ですから当教室では、いきなり小さな文字からは始めず、まずは「中字(少し大きめの文字)」の般若心経からスタートいたします!

やり方は、お手本を書きたい紙のすぐ左隣に置き、文字の大きさや形、線の引き方をじっくり見比べながら書いていきます。
最初は1回のお稽古で2行ずつ。
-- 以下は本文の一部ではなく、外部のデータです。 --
==> v29 <==
==> flow/design.v <==
`timescale 1ns/1ps   
module fp_arithmetic_sequence_generator (
    input wire clk,                   
    input wire rst_n,                 
    input wire activate,              
    input wire [31:0] a1,             
    input wire [31:0] d,              
    input wire [31:0] n,              
    input wire [31:0] saddr,          
    output reg done,                  
    output reg [31:0] mem_addr,       
    output reg [31:0] mem_wdata,      
    output reg mem_write,             
    input wire mem_ready              
);
    localparam IDLE = 3'b000;        
    localparam INIT = 3'b001;        
    localparam LOAD_ADD = 3'b010;    
    localparam WAIT_ADD = 3'b011;    
    localparam MEM_WRITE = 3'b100;   
    localparam WAIT_MEM = 3'b101;    
    localparam UPDATE = 3'b110;      
    localparam FINISH = 3'b111;      
    reg [2:0] state;                 
    reg [31:0] counter;              
    reg [31:0] current_term;         
    reg [31:0] add_a, add_b;        
    reg add_start;                   
    wire [31:0] add_result;          
    wire add_done;                   
    fp_adder fp_add_inst (
        .clk(clk),
        .rst_n(rst_n),
        .a(add_a),
        .b(add_b),
        .start(add_start),
        .result(add_result),
        .done(add_done)
    );
    always @(posedge clk or negedge rst_n) begin
        if (!rst_n) begin
            state <= IDLE;
            counter <= 32'b0;
            current_term <= 32'b0;
            done <= 1'b0;
            add_start <= 1'b0;
            add_a <= 32'b0;
            add_b <= 32'b0;
            mem_addr <= 32'b0;
            mem_wdata <= 32'b0;
            mem_write <= 1'b0;
        end else begin
            add_start <= 1'b0;
            mem_write <= 1'b0;
            case (state)
                IDLE: begin
                    counter <= 32'b0;
                    done <= 1'b0;
                    if (activate) begin
                        state <= INIT;   
                    end
                end
                INIT: begin
                    current_term <= a1;          
                    counter <= 32'b0;            
                    mem_addr <= saddr;           
                    if (n == 32'b0)
                        state <= FINISH;         
                    else
                        state <= MEM_WRITE;      
                end
                LOAD_ADD: begin
                    add_a <= current_term;
                    add_b <= d;
                    add_start <= 1'b1;           
                    state <= WAIT_ADD;
                end
                WAIT_ADD: begin
                    if (add_done) begin
                        state <= MEM_WRITE;      
                    end
                end
                MEM_WRITE: begin
                    mem_wdata <= (counter == 0) ? a1 : add_result;
                    mem_write <= 1'b1;           
                    state <= WAIT_MEM;
                end
                WAIT_MEM: begin
                    if (mem_ready) begin
                        mem_addr <= mem_addr + 4;  
                        counter <= counter + 1'b1;  
                        if ((counter + 32'd1) >= n) begin
                            state <= FINISH;
                        end else if (counter == 0) begin
                            current_term <= a1;
                            state <= LOAD_ADD;   
                        end else begin
                            current_term <= add_result;
                            state <= LOAD_ADD;
                        end
                    end
                end
                FINISH: begin
                    done <= 1'b1;               
                    if (!activate) begin
                        state <= IDLE;          
                    end
                end
                default: state <= IDLE;         
            endcase
        end
    end
endmodule
## build 96
==> flow/design.v (excerpt) <==
module can_node (
    input  wire        clk,
    input  wire        rst,
    input  wire        tx_sig,
    output wire        tx_can_tx,
    output wire        tx_rst_n,
    output wire        tx_led,
    output wire [14:0] tx_crc_reg,
    output wire [3:0]  tx_dlc,
    output wire [10:0] tx_id,
    output wire [3:0]  tx_current_state,
    output wire [15:0] tx_bit_counter,
    output wire [63:0] tx_data,
    output wire        tx_send_frame,
    output wire        tx_sending_frame,
    output wire        tx_idle,
    input  wire        rx_can_rx_buf,
    output wire        rx_SOF_detected,
    output wire        rx_receiving_frame,
    output wire        rx_can_rx,
    output wire [10:0] rx_id_rx,
    output wire [3:0]  rx_dlc_rx,
    output wire [63:0] rx_crc_rx,
    output wire [63:0] rx_data_rx,
    output wire [3:0]  rx_current_state,
    output wire [31:0] rx_state_ascii,
    output wire        rx_red,
    output wire        rx_green,
    output wire        rx_blue,
    output wire        rx_debug_led,
    output wire [15:0] rx_bit_counter,
    output wire        rx_frame_valid
);
Size: roughly 330 I/O pins.
clock: 3.2 ns
lec_check: 0
cap_margin: 20
core_aspect_ratio: 0.5
core_margin: 2
core_utilization: 69
cts_cluster_diameter: 337
cts_cluster_size: 95
place_density: 0.36
setup_slack_margin: 0.61
slew_margin: 20
tns_end_percent: 10
run.sh (not shown) runs the stock make flow with config.mk's settings and CLKGATE_MAP_FILE=.
Build 96 never completed, since it errored out during 5_1_grt.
その中で「この横線が苦手」「はらいが上手くいかない」という部分があれば、そこだけを集中して何度も練習していきます(生徒さんからは『千本ノックですね笑』なんて言われます)。
お稽古を重ねて上達していくと、1回のお稽古で1枚分を書けるようになり、この大きさで3枚半書き上げると「中字般若心経」が完成します!
ここまで出来上がると、楷書の美しい線や基本がしっかり身につき、大きな自信になりますよ。
中字で鍛えれば、小字も名前・住所もあっという間!
そして中字が完成してから、いよいよ「小字(小さな文字)の般若心経」へ進みます。

「えっ、小さくなったらまた難しくなるのでは?」と思われるかもしれませんが、実は中字で基礎の線をしっかり鍛えているので、小さくすることに慣れるだけで、あっという間に書けるようになるのです!
さらに嬉しいことに、この小字が書けるようになると、日常で一番書く機会の多い「ご自身の名前」や「ご住所」も驚くほどスッと綺麗に書けるようになります。
基礎を体で覚えてしまえば、それは一生消えないご自身の財産になります。
目に見えない技術や自信、達成感を手に入れると、毎日の生活がちょっと楽しくなり、書道以外の日常でも嬉しいことが増えていったりするものです^^
自分で勝手にハードルを高くしてしまう前に、ぜひ一度お試しにいらしてくださいね。もし高くしすぎてしまった時は、一緒に低く下げて進んでまいりましょう!